The Unguarded Heart

Where does one thought end and the next begin? Is there a clear separation between them? Or do thoughts blend together, much like early morning ponderings, clamoring for attention and struggling to make sense of overwhelming thoughts that seem too vast to grasp?

Several years ago, as part of my work at the Homeless Foundation, I organized an information session in a community where we aimed to build 30 units of affordable housing for individuals with a history of homelessness.

However, the community did not want us there. While their resistance to the project was not unusual, their actions to impede the permits required for construction were unexpected.

On the night of the information session, a crowd of 150 people showed up, mostly in opposition to the project. Understandably, few who supported the initiative attended. The naysayers were highly vocal and the atmosphere among the angry crowd was unpleasant.

Unfortunately, things took a turn for the worse when the crowd transformed into a mob. They raised their fists in the air, shouting and chanting, “We don’t want you here! We don’t want you here!”

Since one of the leaders had been speaking to me just moments before the mob formed, they surrounded me and directed their chants towards me.

In that moment, I intellectually understood that their anger, raised fists, and “We don’t want you here!” were not personal attacks on me. Outwardly, I remained calm, instructing my co-workers to pack up our signage and materials, and informing the crowd that we had heard their concerns and would be leaving so they could talk among themselves.

Their immediate response was to yell back, “You can’t leave. You have to tell us what we need to do to prevent the construction in our community.”

The only response I could give them was, “I don’t have your answers. You need to work on finding them yourselves.”

For many reasons, we ultimately decided not to proceed with that project.

Here’s the thing: though, that incident triggered a deeply ingrained limiting belief within me.

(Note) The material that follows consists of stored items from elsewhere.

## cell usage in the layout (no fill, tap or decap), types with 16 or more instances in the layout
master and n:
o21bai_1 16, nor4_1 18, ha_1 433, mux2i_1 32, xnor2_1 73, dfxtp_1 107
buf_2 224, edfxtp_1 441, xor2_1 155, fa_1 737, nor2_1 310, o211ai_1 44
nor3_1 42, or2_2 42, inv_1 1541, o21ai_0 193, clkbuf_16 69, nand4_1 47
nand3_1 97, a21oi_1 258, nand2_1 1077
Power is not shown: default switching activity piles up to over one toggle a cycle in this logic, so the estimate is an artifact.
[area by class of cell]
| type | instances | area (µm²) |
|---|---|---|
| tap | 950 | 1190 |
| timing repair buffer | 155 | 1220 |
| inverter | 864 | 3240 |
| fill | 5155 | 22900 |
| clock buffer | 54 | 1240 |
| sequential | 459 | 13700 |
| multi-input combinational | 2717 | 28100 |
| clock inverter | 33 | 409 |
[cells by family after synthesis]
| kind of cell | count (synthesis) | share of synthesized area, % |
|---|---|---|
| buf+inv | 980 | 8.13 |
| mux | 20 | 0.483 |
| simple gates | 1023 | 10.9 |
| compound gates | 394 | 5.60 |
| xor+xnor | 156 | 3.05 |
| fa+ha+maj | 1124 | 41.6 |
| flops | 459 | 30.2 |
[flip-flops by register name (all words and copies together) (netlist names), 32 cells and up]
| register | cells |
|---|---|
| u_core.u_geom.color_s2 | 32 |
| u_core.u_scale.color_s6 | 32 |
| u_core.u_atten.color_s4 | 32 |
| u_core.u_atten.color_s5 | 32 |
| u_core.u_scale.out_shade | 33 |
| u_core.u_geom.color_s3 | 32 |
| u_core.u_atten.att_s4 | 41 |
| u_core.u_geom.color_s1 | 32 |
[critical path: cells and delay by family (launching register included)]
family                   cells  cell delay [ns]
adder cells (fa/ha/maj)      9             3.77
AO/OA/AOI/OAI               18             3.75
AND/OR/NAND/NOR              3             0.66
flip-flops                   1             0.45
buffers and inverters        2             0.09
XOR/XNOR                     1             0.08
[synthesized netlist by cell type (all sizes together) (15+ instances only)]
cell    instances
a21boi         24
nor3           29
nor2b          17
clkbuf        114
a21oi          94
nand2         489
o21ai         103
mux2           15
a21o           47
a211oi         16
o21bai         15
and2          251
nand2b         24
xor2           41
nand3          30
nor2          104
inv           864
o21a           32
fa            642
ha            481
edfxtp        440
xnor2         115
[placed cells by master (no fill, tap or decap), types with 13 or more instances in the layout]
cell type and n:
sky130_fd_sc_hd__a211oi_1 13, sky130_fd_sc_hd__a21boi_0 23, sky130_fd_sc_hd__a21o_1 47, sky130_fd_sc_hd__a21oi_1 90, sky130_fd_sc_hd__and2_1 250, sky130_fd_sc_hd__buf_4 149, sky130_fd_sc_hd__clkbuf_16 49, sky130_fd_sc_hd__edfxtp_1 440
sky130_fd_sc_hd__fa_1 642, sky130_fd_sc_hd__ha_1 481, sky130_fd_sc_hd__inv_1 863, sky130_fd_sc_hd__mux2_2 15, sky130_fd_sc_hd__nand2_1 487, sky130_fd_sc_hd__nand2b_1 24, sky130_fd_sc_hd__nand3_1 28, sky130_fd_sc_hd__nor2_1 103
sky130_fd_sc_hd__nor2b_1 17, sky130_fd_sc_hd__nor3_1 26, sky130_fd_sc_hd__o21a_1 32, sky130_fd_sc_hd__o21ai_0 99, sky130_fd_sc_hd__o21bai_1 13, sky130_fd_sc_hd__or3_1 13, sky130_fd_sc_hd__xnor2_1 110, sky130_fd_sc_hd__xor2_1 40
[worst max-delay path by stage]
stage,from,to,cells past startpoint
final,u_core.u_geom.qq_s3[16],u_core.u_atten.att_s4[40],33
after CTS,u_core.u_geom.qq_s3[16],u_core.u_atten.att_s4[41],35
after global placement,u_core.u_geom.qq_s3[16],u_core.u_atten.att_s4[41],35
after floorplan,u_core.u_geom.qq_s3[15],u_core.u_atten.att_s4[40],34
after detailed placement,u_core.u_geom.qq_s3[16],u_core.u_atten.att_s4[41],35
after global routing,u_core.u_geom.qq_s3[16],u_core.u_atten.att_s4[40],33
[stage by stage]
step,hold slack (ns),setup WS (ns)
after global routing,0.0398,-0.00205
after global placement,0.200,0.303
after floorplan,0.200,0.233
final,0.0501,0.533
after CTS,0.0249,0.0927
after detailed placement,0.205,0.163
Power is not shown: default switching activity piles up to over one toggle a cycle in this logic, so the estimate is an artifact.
<file path="config.mk">
export PLATFORM = sky130hd
export DESIGN_NAME = swrp_cell
export DESIGN_NICKNAME = d
export VERILOG_FILES = /design/src/design/swrp_pkg.sv /design/src/design/swrp_cell.sv
export SDC_FILE = /design/constraint.sdc
export NUM_CORES = 1
export LEC_CHECK = 0
export BUFFER_PORTS_ARGS = -buffer_cell sky130_fd_sc_hd__buf_4
export CORE_UTILIZATION = 39
export DETAILED_ROUTE_END_ITERATION = 10
export PLACE_DENSITY = 0.82
export SETUP_SLACK_MARGIN = 0.05
export SLEW_MARGIN = 40
export SYNTH_ARGS = -nofsm -noshare
export SYNTH_HDL_FRONTEND = slang
export SYNTH_SLANG_ARGS = --single-unit
</file>
<file path="constraint.sdc">
create_clock -name clk -period 4.2 [get_ports clk]
set_clock_uncertainty 0.15 [all_clocks]
set_input_delay 0.21 -clock clk [delete_from_list [all_inputs] [get_ports clk]]
set_output_delay 0.21 -clock clk [all_outputs]
set_load 0.005 [all_outputs]
</file>
<file path="src/design/swrp_pkg.sv">
// Shared types and constants for the set with random pick.
`timescale 1ns / 1ps

package swrp_pkg;

	// Store size and derived widths
	localparam int CAPACITY = 64;
	localparam int IDX_W    = $clog2(CAPACITY);
	localparam int CNT_W    = $clog2(CAPACITY + 1);

	// Fixed field widths
	localparam int OP_W    = 2;
	localparam int VAL_W   = 32;
	localparam int DRAW_W  = 16;
	localparam int ST_W    = 3;
	localparam int TOTAL_W = 7;
	localparam int STEP_W  = $clog2(DRAW_W);

	// Operation codes
	localparam logic [OP_W-1:0] OP_INSERT = 2'd0;
	localparam logic [OP_W-1:0] OP_REMOVE = 2'd1;
	localparam logic [OP_W-1:0] OP_PICK   = 2'd2;

	// Status codes
	localparam logic [ST_W-1:0] ST_DONE    = 3'd0;
	localparam logic [ST_W-1:0] ST_PRESENT = 3'd1;
	localparam logic [ST_W-1:0] ST_ABSENT  = 3'd2;
	localparam logic [ST_W-1:0] ST_FULL    = 3'd3;
	localparam logic [ST_W-1:0] ST_EMPTY   = 3'd4;

	// Values broadcast to every cell during a sweep
	typedef struct packed {
		logic [VAL_W-1:0] key;
		logic [CNT_W-1:0] count;
		logic [IDX_W-1:0] sel;
	} bcast_t;

	// Write port broadcast to every cell
	typedef struct packed {
		logic             en;
		logic [IDX_W-1:0] idx;
		logic [VAL_W-1:0] data;
	} wr_t;

	// Search wave handed from cell to cell
	typedef struct packed {
		logic             found;
		logic [IDX_W-1:0] pos;
		logic [VAL_W-1:0] data;
	} wave_t;

endpackage

</file>
<file path="src/design/swrp_cell.sv">
// One storage cell of the chain: holds an entry, matches the key, taps the selected entry.
`timescale 1ns / 1ps

module swrp_cell
	import swrp_pkg::*;
(
	input  logic             clk,
	input  logic [IDX_W-1:0] idx,
	input  bcast_t           bc,
	input  wr_t              wr,
	input  wave_t            wave_in,
	output wave_t            wave_out
);

	logic [VAL_W-1:0] entry_q;
	wave_t            wave_q;
	logic             valid;

	// Store a new entry when addressed
	always_ff @(posedge clk) begin
		if (wr.en && wr.idx == idx) begin
			entry_q <= wr.data;
		end
	end

	assign valid = ({1'b0, idx} < bc.count);

	// Advance the wave by one cell, adding a hit or the selected entry
	always_ff @(posedge clk) begin
		if (valid && entry_q == bc.key) begin
			wave_q.found <= 1'b1;
			wave_q.pos   <= idx;
		end else begin
			wave_q.found <= wave_in.found;
			wave_q.pos   <= wave_in.pos;
		end
		wave_q.data <= (idx == bc.sel) ? entry_q : wave_in.data;
	end

	assign wave_out = wave_q;

endmodule

</file>
==> metrics.md <==
| Metric | Value |
|---|---|
| Num rows | `30` |
| DPL Wire Length | `about 5.4 mm` |
| Post-Synth Adder-Cell Area | `under 10%` |
| Yosys reg bits | `71` |
| Post-route setup slack | `1.273 ns` |
| Max Cap Viol | `0` |
| Power per cell area | `between 200 and 300 nW/um2` |
| Synth warn | `0` |
| Syn_area_per_cell | `14.81 um2` |
| Leakage | `between 2 and 2.5 nW` |
| Root buffer cell | `clkbuf_8` |
| Number of vias per cell | `roughly 4.4` |
| Top-area cell type share of the netlist area | `between 30% and 40%` |
| Resize count post-CTS | `0` |
| Final total power | `about 1.5 mW` |
| Pre-CTS WS | `1.767 ns` |
| Die Span Y | `between 80 and 90 um` |
| Fin nets | `580` |
| Worst Path Arrival | `~3.0 ns` |
| Mux share of post-synthesis cell area | `between 15 and 20%` |
| Detailed-route DRC error count | `0` |
| Htree depth | `3` |
| Cells after synthesis | `191` |
| Cell family with most CP delay | `simple AND/OR/NAND/NOR gates` |
| VDD IR max | `0.1922 mV` |
| Final Slew Violations | `0` |
| Most common cell after layout, fill and taps aside | `buf_4` |
| Critical Path, Cell by Cell | `xnor2_1, nand4_1, nor3_1, o41ai_2, nor4_4, mux2_2, dlygate4sd3_1` |
| Critical-path top delay cell | `dlygate4sd3_1` |
| Simple-gate portion of the synthesized area | `4.511%` |
| Core area | `6907 um2` |
| Die X | `87.17 um` |
| Iter 0 DRT Violations | `112` |
| First-pass GRT wire length | `around 13 mm` |
| Syn-to-layout area delta | `82.66%` |
| Main area contributors after synthesis | `edfxtp_1, dfxtp_1, mux2_2` |
| GR Overflow Total | `0` |
| Setup CP Type | `reg -> reg` |
| Post-layout min period | `2.927 ns` |
| Io pins | `169` |
| Share of layout cells above drive strength 1 | `50.22%` |
| Slowest stage delay, CP | `about 0.56 ns` |
| Post-route cell area | `between 5000 and 6000 um2` |
| Vias in the first global route | `2696` |
| Distinct cells, synth | `21` |
| Hold Crit Class | `reg -> reg` |
| Cts bufs inserted | `9` |
| Unrepaired setup endpoints after global routing | `false` |
| Yosys top cell by area | `edfxtp_1` |
| Drt total wl | `8.520 mm` |
| Initial antenna violation count | `0` |
| Slew margin rel. | `59.22%` |
| Routed via count | `between 2000 and 2500` |
| Clock tree from TritonCTS | `yes` |
| Max Root-Sink Buffers | `2` |
| CP max FO | `7` |
| Post-CTS Setup Inserts | `0` |
| Largest net degree at the start of global routing | `33` |
| Port Buffer Count | `168` |
| Largest family of logic cells by synthesized area | `multiplexers` |
| Final setup TNS | `0 ns` |
| Synth Cell Area | `2829 um2` |
| Initial core utilization | `40.96%` |
| Drt wl/cell | `15.60 um` |
| Synth Area in Compound Gates | `1.636%` |
| Worst skew pair latency | `0.34 ns` |
| Worst EP required | `4.27 ns` |
| Syn nets | `326` |
| CP startpoint kind | `flop` |
| Full die area | `about 7600 um2` |
| Slew @ Worst Pin | `0.6061 ns` |
| Sinks on Clock Net | `slightly above 70` |
| Diodes inserted | `0` |
| Synth Area in XOR/XNOR | `13.62%` |
| Crit end category | `flop` |
| Setup Viol. Count Final | `0` |
| TritonRoute pass-1 iters | `4` |
| Register area share after synthesis | `61.57%` |
| Clock slew at reported path FFs | `0.07 ns` |
| Placed instance area | `approximately 4200 um2` |
| Tcrit/Tclk final | `a little over two thirds` |
| Fmax | `0.3417 GHz` |
| GRT Util Overall | `22.94%` |
| Final Hold Vio Count | `0` |
| Final ANT Viol Nets | `0` |
| Status | `complete, no violations` |
| Final Util | `74.82%` |
| Placer Congestion | `0.7606` |
| Commonest non-fill, non-tap cells in the layout | `buf_4, dlygate4sd3_1, dfxtp_1` |
| Buf/Inv on CP | `1` |
cells in the mapped netlist (all sizes together):
master and number:
or2 1, buf 3, xor2 23, o311ai 1
inv 6, ha 5, edfxtp 32, nand2 1
xnor2 21, o41ai 1, a21oi 2, nand3 2
nor3 1, mux2 38, a21o 1, nand4 5
nand2b 2, dfxtp 39, nor4 7
where the power goes:
part	total, mW	internal, mW	switching, mW	leakage, nW
sequential	0.757	0.748	0.00913	0.617
clock	0.474	0.227	0.247	0.0838
combinational	0.269	0.188	0.0818	1.55
registers in the layout (all words and copies together) (netlist names):
signal	flops
wave_out	39
entry_q	32
per-layer routing:
layer / vias up / global-route usage (%) / wire length, um
met5: - / 0 / 0
met4: 0 / 9.538 / 207
met3: 19 / 7.678 / 720
met2: 115 / 44.17 / 4519
met1: 1100 / 22.15 / 3073
li1: 1193 / - / -
worst paths after layout:
path                             startpoint           end  slack [ns]  cells past startpoint
worst min register to register  entry_q[13]  wave_out[13]        0.38                      1
worst min-delay path            entry_q[13]  wave_out[13]        0.38                      1
worst max register to register  entry_q[13]  wave_out[37]        1.27                      7
worst max-delay path            entry_q[13]  wave_out[37]        1.27                      7
metrics by stage:
| step | hold WS [ns] | instances |
|---|---|---|
| floorplan | 0.1589 | 191 |
| global route | 0.3999 | 546 |
| finish | 0.3762 | 546 |
| CTS | 0.3827 | 546 |
| global placement | 0.2379 | 453 |
| detailed placement | 0.2395 | 453 |
cells by family after synthesis:
logic type | count (synthesis)
multiplexers | 38
flip-flops | 71
adder cells (fa/ha/maj) | 5
XOR/XNOR | 44
AO/OA/AOI/OAI | 5
buffers and inverters | 9
AND/OR/NAND/NOR | 19
timing repair:
action | 4_1_cts | 5_1_grt
endpoints found under the setup margin | 0 | 0
hold buffers | 77 | 0
endpoints found under the hold margin | 71 | 0
final cells by class:
type,instances,area [um2]
Timing Repair Buffer,246,2039
Sequential cell,71,1742
Fill cell,462,1739
Multi-Input combinational cell,111,1077
Clock buffer,12,145.1
Tap cell,96,120.1
Inverter,6,22.52
Clock inverter,4,21.27
Power figures use the tool's default switching activity.
File: src/design/swrp_pkg.sv
// Shared types and constants for the set with random pick.
`timescale 1ns / 1ps

package swrp_pkg;

	// Store size and derived widths
	localparam int CAPACITY = 64;
	localparam int IDX_W    = $clog2(CAPACITY);
	localparam int CNT_W    = $clog2(CAPACITY + 1);

	// Fixed field widths
	localparam int OP_W    = 2;
	localparam int VAL_W   = 32;
	localparam int DRAW_W  = 16;
	localparam int ST_W    = 3;
	localparam int TOTAL_W = 7;
	localparam int STEP_W  = $clog2(DRAW_W);

	// Operation codes
	localparam logic [OP_W-1:0] OP_INSERT = 2'd0;
	localparam logic [OP_W-1:0] OP_REMOVE = 2'd1;
	localparam logic [OP_W-1:0] OP_PICK   = 2'd2;

	// Status codes
	localparam logic [ST_W-1:0] ST_DONE    = 3'd0;
	localparam logic [ST_W-1:0] ST_PRESENT = 3'd1;
	localparam logic [ST_W-1:0] ST_ABSENT  = 3'd2;
	localparam logic [ST_W-1:0] ST_FULL    = 3'd3;
	localparam logic [ST_W-1:0] ST_EMPTY   = 3'd4;

	// Values broadcast to every cell during a sweep
	typedef struct packed {
		logic [VAL_W-1:0] key;
		logic [CNT_W-1:0] count;
		logic [IDX_W-1:0] sel;
	} bcast_t;

	// Write port broadcast to every cell
	typedef struct packed {
		logic             en;
		logic [IDX_W-1:0] idx;
		logic [VAL_W-1:0] data;
	} wr_t;

	// Search wave handed from cell to cell
	typedef struct packed {
		logic             found;
		logic [IDX_W-1:0] pos;
		logic [VAL_W-1:0] data;
	} wave_t;

endpackage

File: src/design/swrp_mod.sv
// Restoring modulo unit: reduces the random draw by the entry count, one bit a cycle.
`timescale 1ns / 1ps

module swrp_mod
	import swrp_pkg::*;
(
	input  logic              clk,
	input  logic              arst_n,
	input  logic              start,
	input  logic [DRAW_W-1:0] draw,
	input  logic [CNT_W-1:0]  divisor,
	output logic              done,
	output logic [IDX_W-1:0]  rem
);

	logic              busy_q;
	logic              done_q;
	logic [STEP_W-1:0] step_q;
	logic [DRAW_W-1:0] num_q;
	logic [CNT_W-1:0]  div_q;
	logic [CNT_W-1:0]  rem_q;
	logic [CNT_W:0]    trial;
	logic [CNT_W-1:0]  rem_next;

	// Shift in the next dividend bit and subtract when it fits
	always_comb begin
		trial = {rem_q, num_q[DRAW_W-1]};
		if (trial >= {1'b0, div_q}) begin
			rem_next = CNT_W'(trial - {1'b0, div_q});
		end else begin
			rem_next = CNT_W'(trial);
		end
	end

	// Sequence the steps
	always_ff @(posedge clk or negedge arst_n) begin
		if (!arst_n) begin
			busy_q <= 1'b0;
			done_q <= 1'b0;
			step_q <= '0;
		end else begin
			done_q <= 1'b0;
			if (start) begin
				busy_q <= 1'b1;
				step_q <= '0;
			end else if (busy_q) begin
				step_q <= step_q + 1'b1;
				if (step_q == STEP_W'(DRAW_W - 1)) begin
					busy_q <= 1'b0;
					done_q <= 1'b1;
				end
			end
		end
	end

	// Hold operands and partial remainder
	always_ff @(posedge clk) begin
		if (start) begin
			num_q <= draw;
			div_q <= divisor;
			rem_q <= '0;
		end else if (busy_q) begin
			num_q <= {num_q[DRAW_W-2:0], 1'b0};
			rem_q <= rem_next;
		end
	end

	assign done = done_q;
	assign rem  = IDX_W'(rem_q);

endmodule

File: config.mk
export PLATFORM = sky130hd
export DESIGN_NAME = swrp_mod
export DESIGN_NICKNAME = d
export VERILOG_FILES = /design/src/design/swrp_pkg.sv /design/src/design/swrp_mod.sv
export SDC_FILE = /design/constraint.sdc
export NUM_CORES = 1
export LEC_CHECK = 0
export BUFFER_PORTS_ARGS = -buffer_cell sky130_fd_sc_hd__buf_2
export CAP_MARGIN = 10
export CORE_MARGIN = 2
export CORE_UTILIZATION = 45
export CTS_CLUSTER_SIZE = 10
export DETAILED_ROUTE_END_ITERATION = 16
export MAX_ROUTING_LAYER = met4
export PLACE_DENSITY_LB_ADDON = 0.3
export SLEW_MARGIN = 20
export SYNTH_ARGS = -nofsm -noshare
export SYNTH_HDL_FRONTEND = slang
export SYNTH_SLANG_ARGS = --single-unit
export TNS_END_PERCENT = 5
File: constraint.sdc
create_clock -name clk -period 5.6 [get_ports clk]
set_clock_uncertainty 0.2 [all_clocks]
set_input_delay 1.12 -clock clk [delete_from_list [all_inputs] [get_ports clk]]
set_output_delay 1.12 -clock clk [all_outputs]
set_load 0.02 [all_outputs]
==> impl_results.md <==
- Slew headroom: 49.6%
- Placed cell areas: 2080 sq um
- Count leader, synth: edfxtp_1
- Register bit total from synthesis: 36
- Buffers & Inverters on Critical Path: 2
- First-pass GRT wire length: 6.14 mm
- Yosys cell types: 47
- DIE HEIGHT: 69.6 microns
- Total track usage: 16.3%
- Synth Area in Adders: 6.21%
- DPL Wire Length: 2.63 mm
- Hold_sp: num_q[14]$_DFFE_PP_
- Largest family of logic cells by synthesized area: simple AND/OR/NAND/NOR gates
- Htree depth: 2
- Critical Path RT: 5.32 ns
- Die X: 69.6 microns
- Family with the most delay on the worst path: buffers and inverters
- Antenna violations before repair: 0
- Tmin final: 2.77 ns
- Seq/Total Area, Yosys: 50.7%
- Syn_area_per_cell: 11.7 sq um
- Final wirelength: 3.59 mm
- Vias per cell: 5.44
- Warnings from Yosys: 0
- Fmax: 361 MHz
- Simple-Gate Fraction of Synth Area: 13.6%
- Vias in the first global route: 1360
- FFs w/ async S/R, synth: 16.7%
- Max cap viols: 0
- Worst R2R Start: num_q[15]$_DFFE_PP_
- Outcome: completed
- Hold buffers post-CTS: 0
- Worst Path Class, Setup: input pin to register
- Hold_ws: 0.360 ns
- Ant diodes: 0
- Worst reg2reg setup slack: 3.31 ns
- CP startpoint kind: input pin
- Worst-margin pin slew: 0.756 ns
- Cells along the critical path: buf_2, inv_1, nand2_1
- Die area: 4840 sq um
- Top post-synthesis cells by count: edfxtp_1 (23), mux2_2 (15), nor2_1 (12)
- Worst setup margin: 2.83 ns
- Pin count of the biggest net entering global routing: 39
- XOR/XNOR Fraction of Synth Area: 2.71%
- Fin. max-slew vios: 0
- Worst hold path class: register to register
- Port Buffer Count: 32
- Unrepaired setup endpoints after global routing: false
- Final nets: 226
- Post-synth EDFFs: 23
- WL/cell: 14.8 microns
- Most used flip-flop cell after synthesis: edfxtp_1
- Post-CTS Setup Bufs: 0
- Most area-hungry cell type in the Yosys netlist: edfxtp_1
- Critical Path Fanout Max: 38
- Post-detailed-route DRC marker count: 0
- CTS resizes: 0
- Syn_nets: 200
- Critical Path End Type: register
- Synth Area in Compound Gates: 11.2%
- Place WS: 2.52 ns
- Finished Cell Area: 2160 sq um
- DRT Pass-1 Iters: 4
- Placement row count: 23
- RD Place Congestion: 0.793
- Peak supply drop: 0.000196 V
- Io pins: 33
- Root Buffer: clkbuf_8
- Area growth, synth to finish: 11.6%
- Final Hold Viols: 0
- Instance count of the mapped netlist: 165
- Post-synthesis mux area share: 9.24%
- Core area: 4060 sq um
- TritonCTS clock tree: done
- Slowest stage delay, CP: 0.58 ns
- Worst setup path start: start
- Area contributors post-synth: edfxtp_1 (36%), mux2_2 (8.7%), dfrtp_1 (7.8%)
- Pwr Density: 355 nW/um^2
- GRT overflow: 0
- Arrival @ worst endpoint: 2.49 ns
- Layout cells sized above 1: 30.7%
- Final worst-path cycle share: 49.5%
- CTS clk-pin slew, worst paths: 0.07 ns
- Initial Util: 47.7%
- DR iter-0 viols: 66
- Mapped Area: 1940 sq um
- Worst skew pair latency: 0.28 ns
- Vias: 1317
- Leakage: 0.952 nW
- TritonCTS Buffers: 5
- Top cell type's share of synthesized area: 35.7%
- Clk buf depth: 2
- Clock sink total: 36
- Final Setup Violations: 0
- Antenna Nets Post-Route: 0
- Critical Path Slowest Stage Cell: buf_2
- Setup TNS: 0 ns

It was one of those messages that I internalized during my childhood, not because the people around me explicitly said, “you don’t belong here,” but rather due to the confusing and unsettling experiences I encountered as a child. I interpreted those experiences as a sign that something was wrong with me, that I didn’t fit in or belong within my own family.

Healing that broken place within me has been a lifelong journey. It has required conscious practice of self-love and acceptance, therapy, workshops, extensive writing, and an ongoing commitment to embracing my true self. I strive to be a person who is loving, kind, caring, compassionate, and thoughtful of others, ensuring that my words and actions do not cause harm to the world and those who inhabit it.

My wise daughters have often remarked that I guard my heart, and while there may have been valid reasons in the past, living with a guarded heart is not how I wish to exist in this world.

I desire to live with my heart beating wild and free, capable of love, deep emotions, and experiencing all of life’s beauty, light, and darkness, fully.

Which is why, when faced with moments that tempt me to once again shield my heart and withdraw, I remind myself of the woman who confronted a mob and summoned the courage to face her inner demons, enabling her to live a life unencumbered by fear and full of love.

In each of our lives, there are moments when we unintentionally, and perhaps sometimes intentionally, say or do things that cause harm to others or ourselves. We are all fallible humans, carrying our own wounds and scars, grappling with unease and unexpected eruptions of pain.

Just like me, you too have experienced the sting of loss and the agony of betrayal. And, just like me, you too strive to be the person you aspire to be in this world. You seek the joy of being loved, loving others, and feeling a sense of significance and belonging.

Living with an open heart means listening to the wisdom it imparts. Despite what my critical inner voice may suggest, my wise heart recognizes that my belonging is not contingent upon the actions and words of others. It is rooted in my deep belief that I am a courageous woman who endeavors to touch hearts with gentle and loving hands, to broaden minds with caring and compassionate thoughts, and to live by the truth I hold dear.

No matter the circumstances, regardless of what others say or do, irrespective of how lost or confused I may feel or how tumultuous the storms around me become, I firmly believe that love is the only answer.